(GIVEN INFORMATION begins)

**src/rtl/msi_pkg.sv**
```systemverilog
package msi_pkg;
  typedef enum logic [1:0] {
    LN_INV = 2'd0,
    LN_SHR = 2'd1,
    LN_MOD = 2'd2
  } line_st_e;

  typedef enum logic [1:0] {
    BC_NONE = 2'd0,
    BC_RD   = 2'd1,
    BC_RDX  = 2'd2,
    BC_WB   = 2'd3
  } bus_cmd_e;

  typedef enum logic [1:0] {
    CS_IDLE = 2'd0,
    CS_REQ  = 2'd1,
    CS_WAIT = 2'd2,
    CS_RESP = 2'd3
  } ctl_st_e;
endpackage

```
**src/rtl/msi_cpu_xfer.sv**
```systemverilog
module msi_cpu_xfer
  import msi_pkg::*;
(
  input  line_st_e cur,
  input  logic     tag_eq,
  input  logic     is_wr,
  output logic     need_bus,
  output bus_cmd_e cmd,
  output line_st_e nxt
);
  logic present;
  assign present = tag_eq && (cur != LN_INV);

  always_comb begin
    need_bus = 1'b0;
    cmd      = BC_NONE;
    nxt      = cur;
    if (is_wr) begin
      nxt = LN_MOD;
      if (!(present && cur == LN_MOD)) begin
        need_bus = 1'b1;
        cmd      = BC_RDX;
      end
    end else if (!present) begin
      need_bus = 1'b1;
      cmd      = BC_RD;
      nxt      = LN_SHR;
    end
  end
endmodule

```
**src/rtl/msi_snoop_xfer.sv**
```systemverilog
module msi_snoop_xfer
  import msi_pkg::*;
(
  input  line_st_e cur,
  input  bus_cmd_e cmd,
  output line_st_e nxt,
  output logic     flush
);
  always_comb begin
    nxt   = cur;
    flush = 1'b0;
    case (cur)
      LN_MOD: begin
        if (cmd == BC_RD) begin
          nxt   = LN_SHR;
          flush = 1'b1;
        end else if (cmd == BC_RDX) begin
          nxt   = LN_INV;
          flush = 1'b1;
        end
      end
      LN_SHR: begin
        if (cmd == BC_RDX) nxt = LN_INV;
      end
      default: nxt = cur;
    endcase
  end
endmodule

```
**src/rtl/msi_line_store.sv**
```systemverilog
module msi_line_store
  import msi_pkg::*;
#(
  parameter int IDX_W  = 3,
  parameter int TAG_W  = 7,
  parameter int DATA_W = 32
) (
  input  logic              clk,
  input  logic              rst,
  input  logic [IDX_W-1:0]  a_idx,
  output line_st_e          a_state,
  output logic [TAG_W-1:0]  a_tag,
  output logic [DATA_W-1:0] a_data,
  input  logic [IDX_W-1:0]  b_idx,
  output line_st_e          b_state,
  output logic [TAG_W-1:0]  b_tag,
  output logic [DATA_W-1:0] b_data,
  input  logic              w_en,
  input  logic [IDX_W-1:0]  w_idx,
  input  line_st_e          w_state,
  input  logic [TAG_W-1:0]  w_tag,
  input  logic              w_data_en,
  input  logic [DATA_W-1:0] w_data,
  input  logic              s_en,
  input  logic [IDX_W-1:0]  s_idx,
  input  line_st_e          s_state
);
  localparam int LINES = 1 << IDX_W;

  line_st_e          st_q   [LINES];
  logic [TAG_W-1:0]  tag_q  [LINES];
  logic [DATA_W-1:0] data_q [LINES];

  always_ff @(posedge clk) begin
    if (rst) begin
      for (int i = 0; i < LINES; i++) st_q[i] <= LN_INV;
    end else begin
      if (w_en) st_q[w_idx] <= w_state;
      if (s_en) st_q[s_idx] <= s_state;
    end
  end

  // Tag and data carry no reset so they map onto memory primitives.
  always_ff @(posedge clk) begin
    if (w_en) tag_q[w_idx] <= w_tag;
    if (w_en && w_data_en) data_q[w_idx] <= w_data;
  end

  assign a_state = st_q[a_idx];
  assign a_tag   = tag_q[a_idx];
  assign a_data  = data_q[a_idx];
  assign b_state = st_q[b_idx];
  assign b_tag   = tag_q[b_idx];
  assign b_data  = data_q[b_idx];

  AST_ONE_STATE_WRITER: assert property (@(posedge clk) disable iff (rst)
    !(w_en && s_en));
endmodule

```
**src/rtl/msi_snoop_unit.sv**
```systemverilog
module msi_snoop_unit
  import msi_pkg::*;
#(
  parameter int IDX_W  = 3,
  parameter int TAG_W  = 7,
  parameter int DATA_W = 32
) (
  input  logic              clk,
  input  logic              rst,
  input  logic              en,
  input  logic              snp_valid,
  input  bus_cmd_e          snp_cmd,
  input  logic [IDX_W-1:0]  snp_idx,
  input  logic [TAG_W-1:0]  snp_tag,
  input  line_st_e          l_state,
  input  logic [TAG_W-1:0]  l_tag,
  input  logic [DATA_W-1:0] l_data,
  output logic              upd_en,
  output logic [IDX_W-1:0]  upd_idx,
  output line_st_e          upd_state,
  output logic              flush_q,
  output logic [DATA_W-1:0] flush_data_q
);
  logic     hit;
  logic     need_flush;
  line_st_e nxt;

  assign hit = en && snp_valid && (l_tag == snp_tag) && (l_state != LN_INV);

  msi_snoop_xfer u_xfer (
    .cur   (l_state),
    .cmd   (snp_cmd),
    .nxt   (nxt),
    .flush (need_flush)
  );

  assign upd_en    = hit && (nxt != l_state);
  assign upd_idx   = snp_idx;
  assign upd_state = nxt;

  always_ff @(posedge clk) begin
    if (rst) begin
      flush_q      <= 1'b0;
      flush_data_q <= '0;
    end else begin
      flush_q <= hit && need_flush;
      if (hit && need_flush) flush_data_q <= l_data;
    end
  end

  AST_FLUSH_NEEDS_SNOOP: assert property (@(posedge clk) disable iff (rst)
    flush_q |-> $past(snp_valid));
  AST_FLUSH_ONE_CYCLE: assert property (@(posedge clk) disable iff (rst)
    (flush_q && !$past(snp_valid, 1)) |-> 1'b0);
endmodule

```
**src/rtl/msi_snoop_ctrl.sv**
```systemverilog
module msi_snoop_ctrl
  import msi_pkg::*;
#(
  parameter int ADDR_W = 10,
  parameter int DATA_W = 32,
  parameter int IDX_W  = 3
) (
  input  logic              clk,
  input  logic              rst,
  input  logic              cpu_req,
  input  logic              cpu_we,
  input  logic [ADDR_W-1:0] cpu_addr,
  input  logic [DATA_W-1:0] cpu_wdata,
  output logic              cpu_ready,
  output logic [DATA_W-1:0] cpu_rdata,
  output logic              cpu_from_cache,
  output logic              bus_req,
  input  logic              bus_gnt,
  output logic [1:0]        bus_cmd,
  output logic [ADDR_W-1:0] bus_addr,
  output logic [DATA_W-1:0] bus_wdata,
  input  logic              bus_done,
  input  logic [DATA_W-1:0] bus_rdata,
  input  logic              bus_shared_in,
  input  logic              snp_valid,
  input  logic [1:0]        snp_cmd,
  input  logic [ADDR_W-1:0] snp_addr,
  output logic              snp_flush,
  output logic [DATA_W-1:0] snp_data
);
  localparam int TAG_W = ADDR_W - IDX_W;

  logic [IDX_W-1:0]  cpu_idx, snp_idx;
  logic [TAG_W-1:0]  cpu_tag, snp_tag;
  line_st_e          a_state, b_state;
  logic [TAG_W-1:0]  a_tag, b_tag;
  logic [DATA_W-1:0] a_data, b_data;

  ctl_st_e  ctl_q;
  bus_cmd_e cmd_q;
  line_st_e pend_nxt_q;

  logic     need_bus;
  bus_cmd_e p_cmd;
  line_st_e p_nxt;
  logic     victim_dirty;

  logic              sn_en, sn_upd_en;
  logic [IDX_W-1:0]  sn_upd_idx;
  line_st_e          sn_upd_state;

  logic              hit_wr, fill, wb_done, accept_hit;
  logic              w_en, w_data_en;
  logic [TAG_W-1:0]  w_tag;
  logic [DATA_W-1:0] w_data;
  line_st_e          w_state;

  assign cpu_idx = cpu_addr[IDX_W-1:0];
  assign cpu_tag = cpu_addr[ADDR_W-1:IDX_W];
  assign snp_idx = snp_addr[IDX_W-1:0];
  assign snp_tag = snp_addr[ADDR_W-1:IDX_W];

  msi_cpu_xfer u_cpu_xfer (
    .cur      (a_state),
    .tag_eq   (a_tag == cpu_tag),
    .is_wr    (cpu_we),
    .need_bus (need_bus),
    .cmd      (p_cmd),
    .nxt      (p_nxt)
  );

  assign victim_dirty = (a_tag != cpu_tag) && (a_state == LN_MOD);

  // Snoops are ignored only while this cache owns the bus.
  assign sn_en = (ctl_q != CS_WAIT);

  msi_snoop_unit #(
    .IDX_W (IDX_W), .TAG_W (TAG_W), .DATA_W (DATA_W)
  ) u_snoop (
    .clk          (clk),
    .rst          (rst),
    .en           (sn_en),
    .snp_valid    (snp_valid),
    .snp_cmd      (bus_cmd_e'(snp_cmd)),
    .snp_idx      (snp_idx),
    .snp_tag      (snp_tag),
    .l_state      (b_state),
    .l_tag        (b_tag),
    .l_data       (b_data),
    .upd_en       (sn_upd_en),
    .upd_idx      (sn_upd_idx),
    .upd_state    (sn_upd_state),
    .flush_q      (snp_flush),
    .flush_data_q (snp_data)
  );

  assign accept_hit = (ctl_q == CS_IDLE) && cpu_req && !snp_valid && !need_bus;
  assign hit_wr     = accept_hit && cpu_we;
  assign fill       = (ctl_q == CS_WAIT) && bus_done && (cmd_q != BC_WB);
  assign wb_done    = (ctl_q == CS_WAIT) && bus_done && (cmd_q == BC_WB);

  assign w_en      = hit_wr || fill || wb_done;
  assign w_data_en = hit_wr || fill;
  assign w_tag     = wb_done ? a_tag : cpu_tag;
  assign w_state   = wb_done ? LN_INV : (fill ? pend_nxt_q : LN_MOD);
  assign w_data    = cpu_we ? cpu_wdata : bus_rdata;

  msi_line_store #(
    .IDX_W (IDX_W), .TAG_W (TAG_W), .DATA_W (DATA_W)
  ) u_store (
    .clk       (clk),
    .rst       (rst),
    .a_idx     (cpu_idx),
    .a_state   (a_state),
    .a_tag     (a_tag),
    .a_data    (a_data),
    .b_idx     (snp_idx),
    .b_state   (b_state),
    .b_tag     (b_tag),
    .b_data    (b_data),
    .w_en      (w_en),
    .w_idx     (cpu_idx),
    .w_state   (w_state),
    .w_tag     (w_tag),
    .w_data_en (w_data_en),
    .w_data    (w_data),
    .s_en      (sn_upd_en),
    .s_idx     (sn_upd_idx),
    .s_state   (sn_upd_state)
  );

  always_ff @(posedge clk) begin
    if (rst) begin
      ctl_q          <= CS_IDLE;
      cmd_q          <= BC_NONE;
      pend_nxt_q     <= LN_INV;
      bus_req        <= 1'b0;
      bus_addr       <= '0;
      bus_wdata      <= '0;
      cpu_ready      <= 1'b0;
      cpu_rdata      <= '0;
      cpu_from_cache <= 1'b0;
    end else begin
      cpu_ready <= 1'b0;
      case (ctl_q)
        CS_IDLE: begin
          if (cpu_req && !snp_valid) begin
            if (!need_bus) begin
              cpu_ready <= 1'b1;
              cpu_rdata <= cpu_we ? cpu_wdata : a_data;
              ctl_q     <= CS_RESP;
            end else begin
              bus_req    <= 1'b1;
              ctl_q      <= CS_REQ;
              pend_nxt_q <= p_nxt;
              if (victim_dirty) begin
                cmd_q     <= BC_WB;
                bus_addr  <= {a_tag, cpu_idx};
                bus_wdata <= a_data;
              end else begin
                cmd_q     <= p_cmd;
                bus_addr  <= cpu_addr;
                bus_wdata <= '0;
              end
            end
          end
        end
        CS_REQ: begin
          if (snp_valid) begin
            if (sn_upd_en && (sn_upd_idx == cpu_idx)) begin
              bus_req <= 1'b0;
              ctl_q   <= CS_IDLE;
            end
          end else if (bus_gnt) begin
            ctl_q <= CS_WAIT;
          end
        end
        CS_WAIT: begin
          if (bus_done) begin
            bus_req <= 1'b0;
            if (cmd_q == BC_WB) begin
              ctl_q <= CS_IDLE;
            end else begin
              cpu_ready      <= 1'b1;
              cpu_rdata      <= cpu_we ? cpu_wdata : bus_rdata;
              cpu_from_cache <= bus_shared_in;
              ctl_q          <= CS_RESP;
            end
          end
        end
        default: ctl_q <= CS_IDLE;
      endcase
    end
  end

  assign bus_cmd = cmd_q;

  AST_RESET_QUIET: assert property (@(posedge clk)
    rst |=> (!bus_req && !cpu_ready && !snp_flush));
  AST_HIT_NO_BUS: assert property (@(posedge clk) disable iff (rst)
    accept_hit |=> (cpu_ready && !bus_req));
  AST_READY_PULSE: assert property (@(posedge clk) disable iff (rst)
    cpu_ready |=> !cpu_ready);
  AST_WB_BEFORE_FILL: assert property (@(posedge clk) disable iff (rst)
    wb_done |=> (!bus_req && !cpu_ready));
  AST_BUS_HOLD: assert property (@(posedge clk) disable iff (rst)
    (ctl_q == CS_WAIT && !bus_done) |=>
      (bus_req && $stable(bus_cmd) && $stable(bus_addr)));
endmodule

```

(GIVEN INFORMATION ends)

The required answer is the count of lines in the listing that contain the word "localparam", with no other text.

2